Me: *Minding my own business, waiting for the LRT which was around 8 minutes*
TG: Dek, lawa nye. Nak pegi mane?
(Translation: You're a pretty girl. Where are you going?)
Me: Somewhere you don't wanna know.
(I hate talking malay to strangers)
TG: Why I cannot know?
(Bad english. HAHA)
Me: Why do you wanna know?
TG: So I can teman you lah. Nice what, have boyfriend like me. *winks*
(Teman - accompany in english)
Me: *Raise one eyebrow* I'm sorry?
TG: What you sorry for?
(Stupid.)
Me: I'm sorry for ever talking to you in the first place. *Glance at screen*
(5 more minutes for train)
TG: I also riding the train, you know.
Me: Didn't ask. *smiles*
TG: Relax ah. I only want to kenal-kenal.
(Kenal-kenal - Get to know, in malay)
Me: I never said I wanted to kenal-kenal with someone like you. *disgusted face*
TG: I know you think I handsome lah, okay. No need to hide.
Me: *Still keep tone nice* Look, I really hate to say this but you remind me of someone I hate.
TG: Who?
Me: *shrugs* I don't know. *pretends to think* Micheal Jackson doesn't really click either. He doesn't have a hideous mohawk.
TG: Huh? What you talking about?
Me: *sighs* You don't get it do you?
TG: No.
Me: *sighs and looks at mak cik beside me* Cik, saye rase kan, mak die tk pernah ajar camne nak cakap ngan pompuan.
(Mak Cik - Old lady)
(Translation: I don't think his mum ever taught him how to talk to a girl.)

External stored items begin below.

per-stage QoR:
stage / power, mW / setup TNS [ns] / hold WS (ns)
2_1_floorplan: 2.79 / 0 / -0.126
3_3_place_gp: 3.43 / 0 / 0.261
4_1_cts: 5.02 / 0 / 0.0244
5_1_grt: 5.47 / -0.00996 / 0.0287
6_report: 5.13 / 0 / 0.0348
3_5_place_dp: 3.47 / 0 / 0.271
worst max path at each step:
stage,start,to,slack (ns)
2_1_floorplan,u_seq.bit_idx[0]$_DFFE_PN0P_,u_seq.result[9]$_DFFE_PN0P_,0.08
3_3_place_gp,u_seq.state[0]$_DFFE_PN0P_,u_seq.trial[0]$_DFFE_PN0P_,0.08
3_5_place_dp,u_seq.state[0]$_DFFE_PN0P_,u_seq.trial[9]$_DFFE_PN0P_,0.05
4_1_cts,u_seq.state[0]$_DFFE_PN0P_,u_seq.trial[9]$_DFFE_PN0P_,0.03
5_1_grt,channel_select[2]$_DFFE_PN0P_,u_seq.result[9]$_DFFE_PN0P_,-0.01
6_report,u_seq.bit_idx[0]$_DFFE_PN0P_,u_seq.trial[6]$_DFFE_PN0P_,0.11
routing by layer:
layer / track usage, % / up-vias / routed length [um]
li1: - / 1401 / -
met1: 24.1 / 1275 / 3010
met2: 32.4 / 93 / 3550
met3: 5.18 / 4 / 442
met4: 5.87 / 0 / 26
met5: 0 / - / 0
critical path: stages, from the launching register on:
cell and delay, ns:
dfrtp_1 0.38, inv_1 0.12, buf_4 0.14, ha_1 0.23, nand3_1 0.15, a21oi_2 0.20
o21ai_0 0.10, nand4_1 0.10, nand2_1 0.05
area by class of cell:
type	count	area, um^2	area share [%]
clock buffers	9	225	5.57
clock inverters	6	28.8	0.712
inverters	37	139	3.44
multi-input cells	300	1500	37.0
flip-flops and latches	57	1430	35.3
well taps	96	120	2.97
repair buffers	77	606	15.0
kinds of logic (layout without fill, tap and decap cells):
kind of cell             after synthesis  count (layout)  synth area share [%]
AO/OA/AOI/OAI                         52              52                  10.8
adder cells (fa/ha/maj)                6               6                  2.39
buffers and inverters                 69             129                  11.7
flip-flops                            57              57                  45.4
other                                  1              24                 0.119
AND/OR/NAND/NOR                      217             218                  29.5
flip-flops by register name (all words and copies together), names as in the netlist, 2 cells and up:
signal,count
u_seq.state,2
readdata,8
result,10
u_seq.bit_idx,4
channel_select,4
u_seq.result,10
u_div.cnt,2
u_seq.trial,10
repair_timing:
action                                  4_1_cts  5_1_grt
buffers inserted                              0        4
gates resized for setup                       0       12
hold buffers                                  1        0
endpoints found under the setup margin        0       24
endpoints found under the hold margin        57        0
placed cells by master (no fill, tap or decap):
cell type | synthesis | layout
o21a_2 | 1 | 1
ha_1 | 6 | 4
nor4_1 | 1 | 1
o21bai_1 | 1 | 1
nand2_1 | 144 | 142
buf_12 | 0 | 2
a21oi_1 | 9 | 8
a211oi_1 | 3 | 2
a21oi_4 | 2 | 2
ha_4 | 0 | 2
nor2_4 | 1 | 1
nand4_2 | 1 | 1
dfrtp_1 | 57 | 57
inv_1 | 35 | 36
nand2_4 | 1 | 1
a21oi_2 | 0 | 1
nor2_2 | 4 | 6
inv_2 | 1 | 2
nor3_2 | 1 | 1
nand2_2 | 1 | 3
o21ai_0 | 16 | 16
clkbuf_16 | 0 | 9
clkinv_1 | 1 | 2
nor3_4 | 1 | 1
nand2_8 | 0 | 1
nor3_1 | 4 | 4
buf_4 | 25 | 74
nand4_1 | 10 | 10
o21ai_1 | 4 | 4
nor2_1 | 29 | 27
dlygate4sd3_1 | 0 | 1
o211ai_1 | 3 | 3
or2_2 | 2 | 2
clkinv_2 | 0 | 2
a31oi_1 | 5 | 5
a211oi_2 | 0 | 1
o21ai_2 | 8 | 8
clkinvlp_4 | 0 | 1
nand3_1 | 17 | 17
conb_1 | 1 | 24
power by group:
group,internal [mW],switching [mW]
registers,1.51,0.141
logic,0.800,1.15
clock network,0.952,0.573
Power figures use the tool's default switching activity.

Mak cik: Ye ke? Die kacau awak?
(Translation: Really? Did he disturb you?)
Me: *nods*
Mak cik: Eh, nak. Mak awak tak ajar awak cukop eh? Awak ingat awak ni siape...
(Continuous bickering from her)
Me: *smiles* The train is here. *walks off*
TG: Wait! *wants to walks off but mak cik pulls his hand*
Mak cik: Oi! Awak jangan nak pergi mane-mane! Amboi...
(Continuous bickering again)
Me: *waves as train goes off*
I wish my friends or Dee-D was here. She would've handled that guy way differently. Note: I tend to be more nice at handling these kind of situations, yet sarcastic.